PhD crisis: what value can be extracted from failure?

PHd crisis? I don’t think I can manage another one 🙁 The process of narrowing down my research focus is taking forever. I’ve enough dead ends to populate a cemetery.

The solstice is coming. The coldest, darkest place in the year. This is the time…. for reflection. Reading my PhD log back to 23 January 2013 has depressed me. It confirms the absence of essential literature on digital pedagogy and staff development.  Surrounded with piles of books I haven’t read, and hundreds of thousands of words I’ll probably never use (I am prolific in one area at least), my reflection on the year’s progress isn’t reasuring. In spite of evenings and weekends of clandestine relationships. Me and my laptop. Me and the internet. Me and the accusations – Oh god, you’re not working again.

A year of trying to find myself philosophically. I have to face facts. My PhD has got lost. I need to rethink and restart.

My research is like water. It spreads. Isn’t contained. I may have said this before. For the past year I’ve been trying to get a foothold. An ontological and epistemological position. Some of it has been positive but I haven’t got there yet. My feet are still looking for their philosophical standing place.

Positives include rediscovering postmodernism. When academics began their deconstruction of reality, the internet didn’t exist, Today digital reality is endemic yet few people talk about postmodernism.  I’d like to apply a postmodern lens to the presentation of self online, to reconstruct my 3P model of Professional, Personal and Public identities, but this would be a research byproduct, not the primary function.  I need a practical solution to embedding research into my practice.
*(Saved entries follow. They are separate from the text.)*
## v18
Design dlf_core, start of the top module:
module dlf_core (
   input             clk,
   input             rstn,
   input             dlf_en,
   input  [4:0]      tdc_dout,
   input  [17:0]     dlf_a2,
   input  [17:0]     dlf_a3,
   input  [17:0]     dlf_b1,
   input  [17:0]     dlf_b2,
   input  [14:0]     dlf_sdm_nc_in,
   output [15:0]     dlf_out,
   output            dlf_valid
   );
   wire signed [5:0]  dec_in;
   wire signed [20:0] dec_out;
   wire signed [15:0] dec_out_slc;
   wire signed [15:0] dlf_sdm_nc_in_ext;
   wire signed [15:0] dlf_in;
   wire signed [15:0] lf_out;
   wire               dec_ce;
   reg  [15:0]        dlf_out_r;
   reg                dlf_valid_r;
   assign dec_in = tdc_dout - 6'sd16;
   assign dlf_sdm_nc_in_ext = {1'b0,dlf_sdm_nc_in};
   assign dec_out_slc = dec_out[20:5];
   assign dlf_in = dec_out_slc - dlf_sdm_nc_in_ext;
   decimator decimator_1(
			 .clk(clk),
			 .enable(dlf_en),
			 .rstn(rstn),
			 .filter_in(dec_in),
			 .filter_out(dec_out),
			 .ce_out(dec_ce)
			 );
   loop_filter loop_filter_1(
			     .clk(clk),
			     .rstn(rstn),
			     .enable(dec_ce),
			     .filter_in(dlf_in),
			     .ceout(),
			     .filter_out(lf_out),
			     .a2(dlf_a2),
			     .a3(dlf_a3),
			     .b1(dlf_b1),
			     .b2(dlf_b2)
			     );
   always @(posedge clk or negedge rstn) begin
      if (rstn == 1'b0) begin
	 dlf_out_r <= 16'd0;
	 dlf_valid_r <= 1'b0;
      end
      else begin
	 dlf_valid_r <= dec_ce;
	 if (dec_ce)
	   dlf_out_r <= lf_out;
      end
   end
   assign dlf_out = dlf_out_r;
   assign dlf_valid = dlf_valid_r;
endmodule
==> flow/config.mk <==
export PLATFORM = sky130hd
export DESIGN_NAME = dlf_core
export DESIGN_NICKNAME = dlf_core
export VERILOG_FILES = /design/flow/design.v
export SDC_FILE = /design/flow/constraint.sdc
export NUM_CORES = 4
export LEC_CHECK = 0
export CAP_MARGIN = 5
export CORE_MARGIN = 2
export CORE_UTILIZATION = 72
export HOLD_SLACK_MARGIN = -0.04
export SETUP_SLACK_MARGIN = -1.09
export SLEW_MARGIN = 20
==> flow/constraint.sdc <==
create_clock -name core_clock -period 15.9 [get_ports {clk}]
set_input_delay 3.1800 -clock core_clock [delete_from_list [all_inputs] [get_ports {clk}]]
set_output_delay 3.1800 -clock core_clock [all_outputs]
set_load 0.01 [all_outputs]
run.sh (not shown) runs the stock make flow with config.mk's settings and CLKGATE_MAP_FILE=.
Nothing crashed in v18 and all stages finished; the problem is that the final layout failed, the offending checks being setup timing.
Relative to v18, the following input files were edited for v56:
--- a/flow/config.mk
+++ b/flow/config.mk
@@ -8 +8 @@
-export CAP_MARGIN = 5
+export CAP_MARGIN = 20
@@ -10,3 +10 @@
-export CORE_UTILIZATION = 72
-export HOLD_SLACK_MARGIN = -0.04
-export SETUP_SLACK_MARGIN = -1.09
+export CORE_UTILIZATION = 11
==> flow/constraint.sdc <==
create_clock -name core_clock -period 37.5 [get_ports {clk}]
set_input_delay 7.5000 -clock core_clock [delete_from_list [all_inputs] [get_ports {clk}]]
set_output_delay 7.5000 -clock core_clock [all_outputs]
set_load 0.01 [all_outputs]
==> results <==
v56 finished all stages; the layout is clean.
v56 against v18: sequential share of layout area about even, area of the placeable core rose 470000 um^2, design area rose about 0.8%.
Of the two values seen for top metal layer carrying routed signals, met4 was produced by v18 and met5 by v56.
[inputs] v58 vs v56
--- a/flow/config.mk
+++ b/flow/config.mk
@@ -10 +10,2 @@
-export CORE_UTILIZATION = 11
+export CORE_UTILIZATION = 71
+export HOLD_SLACK_MARGIN = -0.05
==> flow/constraint.sdc <==
create_clock -name core_clock -period 13.7 [get_ports {clk}]
set_input_delay 2.7400 -clock core_clock [delete_from_list [all_inputs] [get_ports {clk}]]
set_output_delay 2.7400 -clock core_clock [all_outputs]
set_load 0.01 [all_outputs]
## What came out
v58 finished all stages; layout check result: FAIL, due to setup timing. Higher clock skew among v58 and v56: v56. Between v58 and v56, it is v58 whose overall die area is lower, by 470000 um^2. Summary of v58 over v56: global routing usage on met1 now sits higher, cell area lost 0.64%. Area growth from synthesis to layout (lower): v58. Compared to v56, the router laid down less metal wire for v58. Comparing v58 against v56, there is no change at all in post-detailed-route DRC marker count. Going from v56 to v58, setup slack dropped 14.64 ns, slew at the pin closest to its max-slew limit dropped 0.085 ns, post-detailed-placement half-perimeter wirelength dropped about 6%, instance area after placement dropped 2000 um^2.
What v2 does differently from v58 at the input level:
--- a/flow/config.mk
+++ b/flow/config.mk
@@ -10,2 +10 @@
-export CORE_UTILIZATION = 71
-export HOLD_SLACK_MARGIN = -0.05
+export CORE_UTILIZATION = 22
==> flow/constraint.sdc <==
create_clock -name core_clock -period 32.9 [get_ports {clk}]
set_input_delay 6.5800 -clock core_clock [delete_from_list [all_inputs] [get_ports {clk}]]
set_output_delay 6.5800 -clock core_clock [all_outputs]
set_load 0.01 [all_outputs]
==> results <==
- v2 completed end to end with timing, DRC and antenna clean.
- Placeable core region sits higher in v2 than in v58.
- Relative to v58, maximum number of pins on one net before global-route repair decreased by 5.4% in v2.
- In v2 relative to v58, count of clock-net buffers in the final layout had gone down by more than 10%.
- Proportion of cell area occupied by multi-input gates up 2.3 points in v2 wrt v58
- v2: data required time of the worst path 19.23 ns above v58
- Final instance area, v58 and v2: lower on v2
- Delta(placer's final routability congestion estimate, v2 - v58) < 0
- On area occupied by multi-input gates, the higher figure sits with v58, not v2.
Input-level comparison between v33 and v2:
--- a/flow/config.mk
+++ b/flow/config.mk
@@ -10,2 +10,3 @@
-export CORE_UTILIZATION = 22
-export SLEW_MARGIN = 20
+export CORE_UTILIZATION = 40
+export SLEW_MARGIN = 35
+export TNS_END_PERCENT = 75
==> flow/constraint.sdc <==
create_clock -name core_clock -period 25.0 [get_ports {clk}]
set_input_delay 5.0000 -clock core_clock [delete_from_list [all_inputs] [get_ports {clk}]]
set_output_delay 5.0000 -clock core_clock [all_outputs]
set_load 0.01 [all_outputs]
--- outcome ---
- Comparing global-route wire length before repair for v2 and v33, the bigger number came from v2.
- In the metrics for v2 and v33, the one carrying the lower via count is v2.
- v33 — global routing usage on met2 15 points higher, v2 as reference
- v33 -> v2: post-synthesis sequential element count delta 0, exact match
- The share of the core filled with cells in the final layout in v33 was higher than what v2 gave.
- Register-to-register slack for v33: 6.74 ns down relative to v2
- Compared with v2, v33 shows a critical path depth in cells that is 1.4% lower.
- v33 vs v2: met1 layer wirelength in the final routing down by a few percent
- Comparing v2 and v33, the lower non-clock buffer count was measured on v2.
- When v33 is measured against v2, its slew at the pin with the worst max-slew slack turns out 0.0059 ns higher.
- Sort v2 and v33 by detail-routed net length per standard cell, descending, and v33 comes first.
#### Input delta (v6 over v33)
--- a/flow/config.mk
+++ b/flow/config.mk
@@ -7,0 +8 @@
+export ABC_AREA = 1
@@ -9 +10,3 @@
-export CORE_MARGIN = 2
+export CELL_PAD_IN_SITES_GLOBAL_PLACEMENT = 2
+export CORE_ASPECT_RATIO = 0.7
+export CORE_MARGIN = 10
@@ -11,2 +14,6 @@
-export SLEW_MARGIN = 35
-export TNS_END_PERCENT = 75
+export GPL_ROUTABILITY_DRIVEN = 0
+export MAX_ROUTING_LAYER = met4
+export MIN_ROUTING_LAYER = met2
+export PLACE_DENSITY = 0.61
+export SLEW_MARGIN = 30
+export TNS_END_PERCENT = 15
[summary]
- Reported for v6 and v33, remaining design rule violation count turned out identical to the last digit.
- Looking at worst hold margin across both flows, v6 is the stronger of the two, with v33 trailing.
- Summary: with v33 as the reference, detailed-route vias per instance in v6 moved up by more than a quarter.
- Cmp v6 vs v33: die area higher in v6
- The cell count in v6 is 1.08 times that in v33.
- Going from v33 to v6, area figure in the yosys stat output decreased by about 0.8% relative to the old numbers.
Times change. I shifted my PhD focus from the community (year 1) to the HE sector (year 2) to my practice (year 3). Maybe I wrong footed myself from the start because with every passing year the panic has increased. Maybe I’m simply not good enough. I wanted a research topic which informed and enhanced my practice. What’s wrong with that? Not finding my doctoral feet feels like a failure. I’ve read the books, gone to the workshops and study schools, but still can’t find a fit. I talk about digital exclusion and people switch off. Maybe it’s the way I say it. I don’t know. But exclusion and its invisibility is my thing and at the start of this year I thought I’d found a research space to slip into. 

With regard to teaching and learning, I knew engagement with a VLE was an under-researched area. The VLE is unpopular, maligned as clunky and linear, unfairly compared to more visual software like Wordpress, used predominantly as a document repository and largely ignored as a tool for enabling and enhancing learning. Embedding virtual pedagogy into my PhD would not only shift my practice from being research-informed to research-engaged, it would show case the VLE’s pedagogic potential. I’m pragmatic. I work in the present where the application of theory to practice matters. As does the day-to-day experience of staff and students doing the best they can with the tools they have. 

Recent discussions around digital education and the VLE at Lincoln seem to confirm I’ve got lost in the PhD landscape – again. The sense of loss is reinforced through Teaching and Learning in a Digital Age (TELEDA) which stretches use of Blackboard and reminds me of a need to embed digital literacies into staff development and teacher education as well as the curriculum. This is where I want my research to be focused but I’m not sure how to get there. My action research methodology needs grounding in the relevant literature. It’s looking like I need the end of year break to begin a new review with a focus on staff development in higher education, on the pragmatic and pedagogical aspects of digital education rather than the political. What value can be extracted from failure? Once more, I’m about to find out.  

Hello laptop. Hello internet. Do you come here often?